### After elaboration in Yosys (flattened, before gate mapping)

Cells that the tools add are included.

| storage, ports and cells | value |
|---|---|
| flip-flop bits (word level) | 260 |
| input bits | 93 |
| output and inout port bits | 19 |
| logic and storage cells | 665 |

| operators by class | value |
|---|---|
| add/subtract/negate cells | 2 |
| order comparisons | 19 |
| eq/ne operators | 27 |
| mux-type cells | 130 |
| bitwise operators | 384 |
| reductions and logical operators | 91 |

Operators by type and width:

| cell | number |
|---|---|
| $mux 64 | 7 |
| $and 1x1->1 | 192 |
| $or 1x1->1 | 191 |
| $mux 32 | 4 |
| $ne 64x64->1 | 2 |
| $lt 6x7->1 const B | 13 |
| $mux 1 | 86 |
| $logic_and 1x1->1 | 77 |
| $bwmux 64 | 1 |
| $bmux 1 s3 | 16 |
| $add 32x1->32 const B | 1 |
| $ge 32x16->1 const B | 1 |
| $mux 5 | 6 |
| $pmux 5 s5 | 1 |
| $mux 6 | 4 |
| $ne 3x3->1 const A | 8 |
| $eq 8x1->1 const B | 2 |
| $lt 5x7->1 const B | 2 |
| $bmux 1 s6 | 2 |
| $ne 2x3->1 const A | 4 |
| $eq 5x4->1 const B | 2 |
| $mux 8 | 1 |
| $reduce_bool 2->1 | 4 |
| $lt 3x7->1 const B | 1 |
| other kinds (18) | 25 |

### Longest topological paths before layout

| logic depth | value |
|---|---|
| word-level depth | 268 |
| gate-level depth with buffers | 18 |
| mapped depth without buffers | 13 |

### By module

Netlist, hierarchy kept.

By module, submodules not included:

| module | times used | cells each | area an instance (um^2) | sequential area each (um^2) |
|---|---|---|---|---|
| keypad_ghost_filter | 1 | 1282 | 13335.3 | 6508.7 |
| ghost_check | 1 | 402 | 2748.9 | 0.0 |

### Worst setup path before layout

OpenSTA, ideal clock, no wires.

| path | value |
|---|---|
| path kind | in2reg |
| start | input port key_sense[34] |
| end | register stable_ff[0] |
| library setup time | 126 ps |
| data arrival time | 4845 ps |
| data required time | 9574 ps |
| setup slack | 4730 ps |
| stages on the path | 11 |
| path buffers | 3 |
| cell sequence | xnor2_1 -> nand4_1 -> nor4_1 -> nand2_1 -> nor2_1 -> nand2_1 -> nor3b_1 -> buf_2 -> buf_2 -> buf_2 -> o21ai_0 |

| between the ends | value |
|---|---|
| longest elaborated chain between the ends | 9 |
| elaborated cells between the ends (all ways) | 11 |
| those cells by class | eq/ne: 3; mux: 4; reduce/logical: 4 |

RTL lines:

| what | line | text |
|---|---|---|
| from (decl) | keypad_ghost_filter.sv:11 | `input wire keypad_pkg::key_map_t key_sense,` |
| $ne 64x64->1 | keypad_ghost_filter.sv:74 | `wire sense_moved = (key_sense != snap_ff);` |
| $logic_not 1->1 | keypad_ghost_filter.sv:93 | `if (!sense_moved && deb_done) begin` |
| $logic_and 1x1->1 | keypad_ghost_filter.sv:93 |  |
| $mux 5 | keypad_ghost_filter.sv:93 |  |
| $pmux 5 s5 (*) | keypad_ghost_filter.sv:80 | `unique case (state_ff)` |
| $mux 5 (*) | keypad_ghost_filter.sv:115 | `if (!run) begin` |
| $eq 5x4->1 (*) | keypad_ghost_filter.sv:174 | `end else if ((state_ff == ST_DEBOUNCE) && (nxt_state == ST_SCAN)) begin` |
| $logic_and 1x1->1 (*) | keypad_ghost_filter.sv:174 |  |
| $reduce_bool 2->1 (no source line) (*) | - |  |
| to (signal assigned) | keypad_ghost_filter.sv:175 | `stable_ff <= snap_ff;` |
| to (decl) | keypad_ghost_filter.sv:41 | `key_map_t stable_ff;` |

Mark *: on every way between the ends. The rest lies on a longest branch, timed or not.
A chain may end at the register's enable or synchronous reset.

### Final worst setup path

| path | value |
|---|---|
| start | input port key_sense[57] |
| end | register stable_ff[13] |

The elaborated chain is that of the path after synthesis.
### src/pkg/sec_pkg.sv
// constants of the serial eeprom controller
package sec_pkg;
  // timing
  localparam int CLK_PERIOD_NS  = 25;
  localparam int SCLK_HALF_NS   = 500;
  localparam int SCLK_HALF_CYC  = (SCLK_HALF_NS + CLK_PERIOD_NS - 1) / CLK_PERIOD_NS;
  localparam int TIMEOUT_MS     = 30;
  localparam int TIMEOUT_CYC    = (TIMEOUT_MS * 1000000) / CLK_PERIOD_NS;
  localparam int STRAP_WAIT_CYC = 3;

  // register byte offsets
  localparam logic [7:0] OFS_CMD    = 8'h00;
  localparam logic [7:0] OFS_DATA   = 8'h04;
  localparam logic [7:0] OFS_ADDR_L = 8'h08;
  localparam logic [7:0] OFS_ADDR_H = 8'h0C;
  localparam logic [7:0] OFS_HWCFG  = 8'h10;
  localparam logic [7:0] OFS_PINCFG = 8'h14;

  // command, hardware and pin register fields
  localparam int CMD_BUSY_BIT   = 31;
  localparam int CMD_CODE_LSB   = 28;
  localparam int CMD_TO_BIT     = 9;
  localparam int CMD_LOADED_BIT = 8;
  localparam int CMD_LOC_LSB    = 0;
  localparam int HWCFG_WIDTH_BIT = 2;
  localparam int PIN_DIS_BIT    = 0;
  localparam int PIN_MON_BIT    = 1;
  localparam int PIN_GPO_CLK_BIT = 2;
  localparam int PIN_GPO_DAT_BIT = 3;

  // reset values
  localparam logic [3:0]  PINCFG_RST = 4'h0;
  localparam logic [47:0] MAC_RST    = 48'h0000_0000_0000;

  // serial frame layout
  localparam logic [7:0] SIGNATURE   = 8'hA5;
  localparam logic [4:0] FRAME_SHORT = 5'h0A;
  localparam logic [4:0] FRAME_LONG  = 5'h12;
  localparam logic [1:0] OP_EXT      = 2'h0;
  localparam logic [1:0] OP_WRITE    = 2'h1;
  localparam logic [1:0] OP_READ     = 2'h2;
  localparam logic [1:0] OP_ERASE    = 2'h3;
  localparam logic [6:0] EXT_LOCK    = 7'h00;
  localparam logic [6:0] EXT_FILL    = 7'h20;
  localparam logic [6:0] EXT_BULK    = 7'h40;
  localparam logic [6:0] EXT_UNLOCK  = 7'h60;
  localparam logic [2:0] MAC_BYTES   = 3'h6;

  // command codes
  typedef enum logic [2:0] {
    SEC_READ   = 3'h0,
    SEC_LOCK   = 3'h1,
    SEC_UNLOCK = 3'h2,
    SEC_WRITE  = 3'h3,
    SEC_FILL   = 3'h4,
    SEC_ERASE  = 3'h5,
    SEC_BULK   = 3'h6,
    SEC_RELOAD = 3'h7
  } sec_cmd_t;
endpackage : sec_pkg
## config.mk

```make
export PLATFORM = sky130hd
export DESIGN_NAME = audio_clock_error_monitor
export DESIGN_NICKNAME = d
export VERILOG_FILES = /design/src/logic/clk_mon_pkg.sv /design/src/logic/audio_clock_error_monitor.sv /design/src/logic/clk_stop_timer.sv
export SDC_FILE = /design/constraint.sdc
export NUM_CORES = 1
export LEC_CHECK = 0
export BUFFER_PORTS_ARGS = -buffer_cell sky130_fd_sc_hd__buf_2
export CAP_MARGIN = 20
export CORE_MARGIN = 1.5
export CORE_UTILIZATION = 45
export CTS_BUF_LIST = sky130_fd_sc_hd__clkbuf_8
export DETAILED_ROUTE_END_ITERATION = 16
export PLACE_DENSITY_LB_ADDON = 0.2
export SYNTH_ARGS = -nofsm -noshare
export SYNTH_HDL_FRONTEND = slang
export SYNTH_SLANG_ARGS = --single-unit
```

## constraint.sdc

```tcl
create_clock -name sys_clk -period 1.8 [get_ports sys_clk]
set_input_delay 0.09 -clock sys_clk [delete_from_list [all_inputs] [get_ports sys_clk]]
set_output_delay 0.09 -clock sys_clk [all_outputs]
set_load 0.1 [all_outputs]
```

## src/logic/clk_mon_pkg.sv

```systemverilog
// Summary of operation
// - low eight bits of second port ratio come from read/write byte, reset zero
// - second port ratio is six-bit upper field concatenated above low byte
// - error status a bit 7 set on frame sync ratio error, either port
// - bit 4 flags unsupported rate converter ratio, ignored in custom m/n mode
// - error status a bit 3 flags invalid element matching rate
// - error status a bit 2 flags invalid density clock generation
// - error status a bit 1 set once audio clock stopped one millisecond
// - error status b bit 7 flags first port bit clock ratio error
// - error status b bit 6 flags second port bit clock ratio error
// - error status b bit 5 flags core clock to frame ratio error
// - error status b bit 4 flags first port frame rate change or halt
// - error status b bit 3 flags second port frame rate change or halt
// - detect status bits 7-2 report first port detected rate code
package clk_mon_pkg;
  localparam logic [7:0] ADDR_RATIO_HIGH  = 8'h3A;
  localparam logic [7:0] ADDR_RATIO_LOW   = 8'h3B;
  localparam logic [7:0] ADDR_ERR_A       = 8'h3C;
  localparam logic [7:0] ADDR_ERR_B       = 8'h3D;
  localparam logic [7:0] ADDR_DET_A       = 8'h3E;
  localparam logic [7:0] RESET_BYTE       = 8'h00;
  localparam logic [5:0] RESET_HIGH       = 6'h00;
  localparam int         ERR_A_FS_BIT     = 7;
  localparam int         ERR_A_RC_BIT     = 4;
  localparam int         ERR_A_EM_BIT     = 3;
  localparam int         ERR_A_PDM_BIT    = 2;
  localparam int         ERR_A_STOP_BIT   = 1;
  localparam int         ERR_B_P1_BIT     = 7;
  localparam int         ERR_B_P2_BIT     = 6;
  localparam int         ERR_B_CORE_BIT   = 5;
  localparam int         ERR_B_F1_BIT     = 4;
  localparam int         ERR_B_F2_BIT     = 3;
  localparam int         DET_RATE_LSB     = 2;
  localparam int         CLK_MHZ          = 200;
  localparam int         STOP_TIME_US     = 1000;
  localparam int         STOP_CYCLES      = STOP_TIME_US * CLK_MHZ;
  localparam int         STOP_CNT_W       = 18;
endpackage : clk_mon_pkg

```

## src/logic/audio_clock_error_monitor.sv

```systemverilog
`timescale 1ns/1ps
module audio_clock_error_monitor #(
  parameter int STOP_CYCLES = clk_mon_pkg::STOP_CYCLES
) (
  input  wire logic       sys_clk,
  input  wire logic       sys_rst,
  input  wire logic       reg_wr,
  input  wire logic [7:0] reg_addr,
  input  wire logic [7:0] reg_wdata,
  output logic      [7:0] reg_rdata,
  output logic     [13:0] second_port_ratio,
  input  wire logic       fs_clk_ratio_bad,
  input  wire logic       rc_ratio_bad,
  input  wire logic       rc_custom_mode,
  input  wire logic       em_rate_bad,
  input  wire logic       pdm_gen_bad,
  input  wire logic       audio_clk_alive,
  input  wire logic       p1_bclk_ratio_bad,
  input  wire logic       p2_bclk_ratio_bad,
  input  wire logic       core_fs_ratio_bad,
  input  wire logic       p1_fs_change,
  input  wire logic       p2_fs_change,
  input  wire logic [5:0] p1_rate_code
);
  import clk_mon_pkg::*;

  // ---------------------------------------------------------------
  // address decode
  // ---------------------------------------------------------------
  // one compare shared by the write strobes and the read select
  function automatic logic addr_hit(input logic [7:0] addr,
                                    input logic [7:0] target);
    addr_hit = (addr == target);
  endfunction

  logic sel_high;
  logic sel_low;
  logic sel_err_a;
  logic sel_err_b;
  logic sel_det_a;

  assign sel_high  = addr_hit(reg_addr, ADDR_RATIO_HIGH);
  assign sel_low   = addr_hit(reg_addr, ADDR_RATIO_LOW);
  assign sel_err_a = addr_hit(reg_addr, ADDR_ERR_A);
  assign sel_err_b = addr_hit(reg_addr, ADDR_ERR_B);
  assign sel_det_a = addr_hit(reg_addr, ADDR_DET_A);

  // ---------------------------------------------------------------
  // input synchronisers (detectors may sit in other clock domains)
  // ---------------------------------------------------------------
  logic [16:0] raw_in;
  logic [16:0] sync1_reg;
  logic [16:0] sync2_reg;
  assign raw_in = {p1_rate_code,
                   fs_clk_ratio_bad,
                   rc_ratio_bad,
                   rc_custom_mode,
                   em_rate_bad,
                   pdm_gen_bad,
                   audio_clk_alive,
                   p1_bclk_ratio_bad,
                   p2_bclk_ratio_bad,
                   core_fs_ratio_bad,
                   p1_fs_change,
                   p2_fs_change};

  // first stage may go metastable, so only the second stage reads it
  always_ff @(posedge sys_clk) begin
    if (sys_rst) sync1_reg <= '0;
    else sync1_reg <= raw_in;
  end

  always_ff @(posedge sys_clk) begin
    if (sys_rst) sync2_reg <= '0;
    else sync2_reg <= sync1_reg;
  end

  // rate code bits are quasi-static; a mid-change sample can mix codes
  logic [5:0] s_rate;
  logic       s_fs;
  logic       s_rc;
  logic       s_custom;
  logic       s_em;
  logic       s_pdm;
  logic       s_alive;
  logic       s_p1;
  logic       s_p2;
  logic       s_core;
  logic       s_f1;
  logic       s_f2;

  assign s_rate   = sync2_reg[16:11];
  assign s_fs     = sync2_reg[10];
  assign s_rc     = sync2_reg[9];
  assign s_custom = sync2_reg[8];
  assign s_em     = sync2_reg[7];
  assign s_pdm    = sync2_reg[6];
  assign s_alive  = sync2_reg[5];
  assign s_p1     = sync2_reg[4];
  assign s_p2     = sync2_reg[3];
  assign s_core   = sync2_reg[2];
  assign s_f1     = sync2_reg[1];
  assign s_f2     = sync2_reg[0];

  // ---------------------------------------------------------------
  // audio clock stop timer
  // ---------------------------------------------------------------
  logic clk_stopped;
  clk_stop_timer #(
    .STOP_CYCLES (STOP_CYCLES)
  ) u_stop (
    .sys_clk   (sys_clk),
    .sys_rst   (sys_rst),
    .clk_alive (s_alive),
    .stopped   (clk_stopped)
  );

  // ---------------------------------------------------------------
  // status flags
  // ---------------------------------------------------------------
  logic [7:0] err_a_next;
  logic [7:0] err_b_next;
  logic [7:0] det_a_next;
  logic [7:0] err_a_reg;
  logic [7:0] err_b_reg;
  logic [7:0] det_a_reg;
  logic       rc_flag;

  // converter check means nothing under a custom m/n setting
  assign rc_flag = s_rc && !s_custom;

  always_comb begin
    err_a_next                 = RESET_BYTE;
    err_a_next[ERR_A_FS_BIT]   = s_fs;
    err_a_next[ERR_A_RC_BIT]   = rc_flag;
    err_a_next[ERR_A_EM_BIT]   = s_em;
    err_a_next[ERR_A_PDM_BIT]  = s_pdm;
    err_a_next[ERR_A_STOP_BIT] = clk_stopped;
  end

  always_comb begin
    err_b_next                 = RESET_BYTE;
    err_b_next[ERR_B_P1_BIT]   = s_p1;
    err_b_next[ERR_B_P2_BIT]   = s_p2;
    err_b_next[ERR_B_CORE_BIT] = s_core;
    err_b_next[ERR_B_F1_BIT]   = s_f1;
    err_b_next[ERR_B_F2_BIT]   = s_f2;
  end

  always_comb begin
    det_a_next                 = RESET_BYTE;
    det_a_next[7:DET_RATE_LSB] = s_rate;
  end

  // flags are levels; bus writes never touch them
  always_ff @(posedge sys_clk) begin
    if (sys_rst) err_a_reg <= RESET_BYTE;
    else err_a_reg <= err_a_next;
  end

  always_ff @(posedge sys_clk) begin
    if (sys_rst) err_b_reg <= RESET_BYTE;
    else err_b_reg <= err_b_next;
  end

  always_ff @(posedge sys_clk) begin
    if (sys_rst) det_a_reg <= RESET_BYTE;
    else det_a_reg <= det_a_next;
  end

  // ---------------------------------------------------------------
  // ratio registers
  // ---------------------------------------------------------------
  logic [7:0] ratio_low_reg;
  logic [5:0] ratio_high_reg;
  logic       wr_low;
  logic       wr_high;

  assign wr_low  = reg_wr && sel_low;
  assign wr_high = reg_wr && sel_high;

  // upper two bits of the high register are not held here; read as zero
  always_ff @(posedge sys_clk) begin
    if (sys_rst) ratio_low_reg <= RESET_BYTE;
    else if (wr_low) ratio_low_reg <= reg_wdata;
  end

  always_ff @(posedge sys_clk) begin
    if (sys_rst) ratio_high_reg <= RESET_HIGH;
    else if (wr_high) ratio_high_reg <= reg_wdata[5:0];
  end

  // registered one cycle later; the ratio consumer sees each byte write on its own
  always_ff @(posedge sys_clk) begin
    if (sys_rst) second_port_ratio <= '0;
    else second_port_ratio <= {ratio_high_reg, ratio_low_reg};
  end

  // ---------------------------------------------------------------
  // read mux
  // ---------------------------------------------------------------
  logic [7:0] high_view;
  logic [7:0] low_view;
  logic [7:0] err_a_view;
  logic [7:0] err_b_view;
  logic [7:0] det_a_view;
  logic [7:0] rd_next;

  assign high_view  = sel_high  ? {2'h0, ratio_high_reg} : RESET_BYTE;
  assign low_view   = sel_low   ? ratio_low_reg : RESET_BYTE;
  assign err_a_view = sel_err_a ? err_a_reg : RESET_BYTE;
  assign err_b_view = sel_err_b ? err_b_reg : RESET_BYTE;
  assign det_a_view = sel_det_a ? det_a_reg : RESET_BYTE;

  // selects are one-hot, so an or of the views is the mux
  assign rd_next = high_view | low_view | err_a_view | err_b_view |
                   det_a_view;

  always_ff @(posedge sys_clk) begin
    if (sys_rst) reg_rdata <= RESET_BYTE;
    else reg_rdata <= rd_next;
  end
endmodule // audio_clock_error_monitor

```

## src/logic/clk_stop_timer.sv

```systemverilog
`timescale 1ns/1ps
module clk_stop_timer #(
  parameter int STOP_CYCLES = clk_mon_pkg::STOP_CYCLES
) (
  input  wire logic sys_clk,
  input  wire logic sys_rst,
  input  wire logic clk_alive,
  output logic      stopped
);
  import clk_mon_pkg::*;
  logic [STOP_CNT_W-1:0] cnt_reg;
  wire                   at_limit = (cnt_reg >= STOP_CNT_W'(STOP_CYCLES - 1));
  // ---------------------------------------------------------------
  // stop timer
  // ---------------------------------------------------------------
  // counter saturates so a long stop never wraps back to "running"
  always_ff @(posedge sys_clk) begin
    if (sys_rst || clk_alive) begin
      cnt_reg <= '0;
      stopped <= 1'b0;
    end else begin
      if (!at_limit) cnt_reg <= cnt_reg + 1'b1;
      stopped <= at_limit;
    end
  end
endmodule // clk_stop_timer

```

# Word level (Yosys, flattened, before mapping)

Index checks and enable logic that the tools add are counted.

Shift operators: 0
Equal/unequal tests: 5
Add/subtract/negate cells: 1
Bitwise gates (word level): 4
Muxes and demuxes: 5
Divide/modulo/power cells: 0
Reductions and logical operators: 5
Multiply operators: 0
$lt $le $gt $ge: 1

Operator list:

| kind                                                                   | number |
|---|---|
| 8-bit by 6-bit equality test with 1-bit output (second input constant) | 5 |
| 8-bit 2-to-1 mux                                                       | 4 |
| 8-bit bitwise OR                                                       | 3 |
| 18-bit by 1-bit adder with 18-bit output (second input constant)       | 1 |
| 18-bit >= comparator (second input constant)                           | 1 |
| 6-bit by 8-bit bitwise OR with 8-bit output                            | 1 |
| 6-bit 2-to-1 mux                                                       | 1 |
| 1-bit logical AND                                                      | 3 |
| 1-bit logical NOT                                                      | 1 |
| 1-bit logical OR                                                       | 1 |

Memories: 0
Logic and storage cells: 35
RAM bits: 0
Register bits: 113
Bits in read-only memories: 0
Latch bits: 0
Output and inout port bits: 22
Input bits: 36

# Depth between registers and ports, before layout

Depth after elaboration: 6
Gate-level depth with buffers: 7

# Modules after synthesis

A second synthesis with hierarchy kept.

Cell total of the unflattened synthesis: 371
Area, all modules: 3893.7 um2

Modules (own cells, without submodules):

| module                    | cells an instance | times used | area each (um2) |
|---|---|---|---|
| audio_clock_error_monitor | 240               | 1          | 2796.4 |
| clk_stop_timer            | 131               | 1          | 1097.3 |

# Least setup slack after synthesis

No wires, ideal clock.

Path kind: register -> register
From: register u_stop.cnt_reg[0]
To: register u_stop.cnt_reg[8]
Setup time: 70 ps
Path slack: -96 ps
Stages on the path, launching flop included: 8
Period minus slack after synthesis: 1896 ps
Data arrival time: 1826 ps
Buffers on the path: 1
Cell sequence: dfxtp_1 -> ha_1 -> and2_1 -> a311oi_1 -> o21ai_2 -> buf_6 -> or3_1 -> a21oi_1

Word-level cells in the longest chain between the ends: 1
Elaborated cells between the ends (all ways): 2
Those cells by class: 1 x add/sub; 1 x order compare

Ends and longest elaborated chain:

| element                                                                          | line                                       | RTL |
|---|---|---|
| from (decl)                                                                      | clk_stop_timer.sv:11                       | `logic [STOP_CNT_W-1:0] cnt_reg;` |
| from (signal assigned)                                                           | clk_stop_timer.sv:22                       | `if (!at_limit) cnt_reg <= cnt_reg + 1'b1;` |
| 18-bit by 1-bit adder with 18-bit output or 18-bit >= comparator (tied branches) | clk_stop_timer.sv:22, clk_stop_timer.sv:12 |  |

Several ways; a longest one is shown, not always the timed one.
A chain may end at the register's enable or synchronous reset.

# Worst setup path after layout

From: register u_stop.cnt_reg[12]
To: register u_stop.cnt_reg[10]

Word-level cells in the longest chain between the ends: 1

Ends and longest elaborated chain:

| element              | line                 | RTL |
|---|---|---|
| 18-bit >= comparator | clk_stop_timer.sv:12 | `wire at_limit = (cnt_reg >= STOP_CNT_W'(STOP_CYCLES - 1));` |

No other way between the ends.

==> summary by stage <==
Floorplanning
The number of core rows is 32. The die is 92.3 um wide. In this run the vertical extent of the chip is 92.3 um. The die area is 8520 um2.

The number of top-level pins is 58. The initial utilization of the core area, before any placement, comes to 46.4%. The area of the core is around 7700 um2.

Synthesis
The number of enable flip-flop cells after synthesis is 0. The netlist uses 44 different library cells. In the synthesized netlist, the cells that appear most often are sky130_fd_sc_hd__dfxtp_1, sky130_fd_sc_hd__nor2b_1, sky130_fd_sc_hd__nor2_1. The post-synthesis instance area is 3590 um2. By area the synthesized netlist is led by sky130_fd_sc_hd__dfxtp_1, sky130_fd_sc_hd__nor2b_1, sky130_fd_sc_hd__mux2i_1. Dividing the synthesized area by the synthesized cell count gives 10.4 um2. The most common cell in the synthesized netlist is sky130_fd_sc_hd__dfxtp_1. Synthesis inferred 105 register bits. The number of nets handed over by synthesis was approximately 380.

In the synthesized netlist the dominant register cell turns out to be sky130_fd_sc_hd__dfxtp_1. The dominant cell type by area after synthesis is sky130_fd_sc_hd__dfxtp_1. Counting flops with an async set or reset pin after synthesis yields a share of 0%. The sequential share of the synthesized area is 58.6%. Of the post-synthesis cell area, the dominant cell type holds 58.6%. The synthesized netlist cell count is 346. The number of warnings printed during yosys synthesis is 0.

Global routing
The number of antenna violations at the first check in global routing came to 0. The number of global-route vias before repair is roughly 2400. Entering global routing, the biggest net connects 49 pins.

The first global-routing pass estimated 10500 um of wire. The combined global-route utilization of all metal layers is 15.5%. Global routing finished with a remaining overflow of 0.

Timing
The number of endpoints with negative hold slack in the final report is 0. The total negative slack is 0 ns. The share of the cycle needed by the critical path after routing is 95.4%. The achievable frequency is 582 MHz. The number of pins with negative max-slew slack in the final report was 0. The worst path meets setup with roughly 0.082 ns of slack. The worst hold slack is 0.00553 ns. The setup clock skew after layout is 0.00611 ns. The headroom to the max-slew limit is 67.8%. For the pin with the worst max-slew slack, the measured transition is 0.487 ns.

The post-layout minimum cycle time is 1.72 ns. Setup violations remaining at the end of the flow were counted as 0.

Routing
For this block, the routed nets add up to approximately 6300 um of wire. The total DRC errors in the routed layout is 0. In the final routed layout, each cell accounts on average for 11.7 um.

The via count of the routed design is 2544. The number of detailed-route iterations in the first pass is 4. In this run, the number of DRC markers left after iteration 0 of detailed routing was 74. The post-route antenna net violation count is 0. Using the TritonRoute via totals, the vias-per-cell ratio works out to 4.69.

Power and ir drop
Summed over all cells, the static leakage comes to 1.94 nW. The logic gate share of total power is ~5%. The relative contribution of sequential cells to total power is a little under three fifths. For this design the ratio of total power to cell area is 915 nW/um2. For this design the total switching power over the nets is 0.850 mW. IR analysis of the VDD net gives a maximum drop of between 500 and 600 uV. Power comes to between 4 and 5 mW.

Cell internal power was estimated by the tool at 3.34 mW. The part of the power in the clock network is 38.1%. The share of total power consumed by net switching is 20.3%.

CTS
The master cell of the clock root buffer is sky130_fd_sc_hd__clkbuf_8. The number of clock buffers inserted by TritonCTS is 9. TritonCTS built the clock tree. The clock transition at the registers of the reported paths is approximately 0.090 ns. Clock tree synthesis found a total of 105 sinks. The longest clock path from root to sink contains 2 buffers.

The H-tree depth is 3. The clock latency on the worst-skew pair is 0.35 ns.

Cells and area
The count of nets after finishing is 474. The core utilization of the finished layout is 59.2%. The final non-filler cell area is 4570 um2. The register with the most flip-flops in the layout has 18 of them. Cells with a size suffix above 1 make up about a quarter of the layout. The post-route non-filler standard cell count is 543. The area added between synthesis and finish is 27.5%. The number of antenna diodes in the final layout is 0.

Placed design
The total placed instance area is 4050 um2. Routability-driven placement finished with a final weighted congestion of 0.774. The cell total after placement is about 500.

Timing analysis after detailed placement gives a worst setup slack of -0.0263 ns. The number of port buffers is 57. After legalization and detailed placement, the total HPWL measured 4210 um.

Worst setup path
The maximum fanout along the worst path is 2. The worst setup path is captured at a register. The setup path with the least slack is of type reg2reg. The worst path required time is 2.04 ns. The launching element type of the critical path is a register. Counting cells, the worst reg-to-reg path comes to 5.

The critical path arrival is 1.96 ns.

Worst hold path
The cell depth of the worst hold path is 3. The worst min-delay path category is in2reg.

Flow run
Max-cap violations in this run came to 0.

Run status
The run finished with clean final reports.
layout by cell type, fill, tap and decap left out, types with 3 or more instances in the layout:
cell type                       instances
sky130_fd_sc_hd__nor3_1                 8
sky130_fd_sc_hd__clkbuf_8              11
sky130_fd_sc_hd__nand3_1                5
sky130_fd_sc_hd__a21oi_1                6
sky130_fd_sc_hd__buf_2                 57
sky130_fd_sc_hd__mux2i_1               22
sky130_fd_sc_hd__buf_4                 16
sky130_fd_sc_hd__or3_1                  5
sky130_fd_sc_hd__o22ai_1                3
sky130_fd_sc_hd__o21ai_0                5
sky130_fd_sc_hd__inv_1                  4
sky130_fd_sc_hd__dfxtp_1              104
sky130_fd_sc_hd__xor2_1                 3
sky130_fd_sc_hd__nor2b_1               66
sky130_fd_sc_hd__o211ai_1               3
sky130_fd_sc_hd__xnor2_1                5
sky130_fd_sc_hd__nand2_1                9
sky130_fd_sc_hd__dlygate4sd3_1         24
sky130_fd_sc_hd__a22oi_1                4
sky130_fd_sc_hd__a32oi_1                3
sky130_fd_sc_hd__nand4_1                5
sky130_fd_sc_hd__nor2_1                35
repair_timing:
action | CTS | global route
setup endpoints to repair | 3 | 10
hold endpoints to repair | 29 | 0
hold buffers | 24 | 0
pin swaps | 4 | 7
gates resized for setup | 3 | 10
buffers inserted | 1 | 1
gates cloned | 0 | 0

+ + + +

» Exercise instructions
Which lines should be output? Exactly those from the first line of the data through the line containing "cells | 130 |", inclusive.

» Exercise solution
### After elaboration in Yosys (flattened, before gate mapping)

Cells that the tools add are included.

| storage, ports and cells | value |
|---|---|
| flip-flop bits (word level) | 260 |
| input bits | 93 |
| output and inout port bits | 19 |
| logic and storage cells | 665 |

| operators by class | value |
|---|---|
| add/subtract/negate cells | 2 |
| order comparisons | 19 |
| eq/ne operators | 27 |
| mux-type cells | 130 |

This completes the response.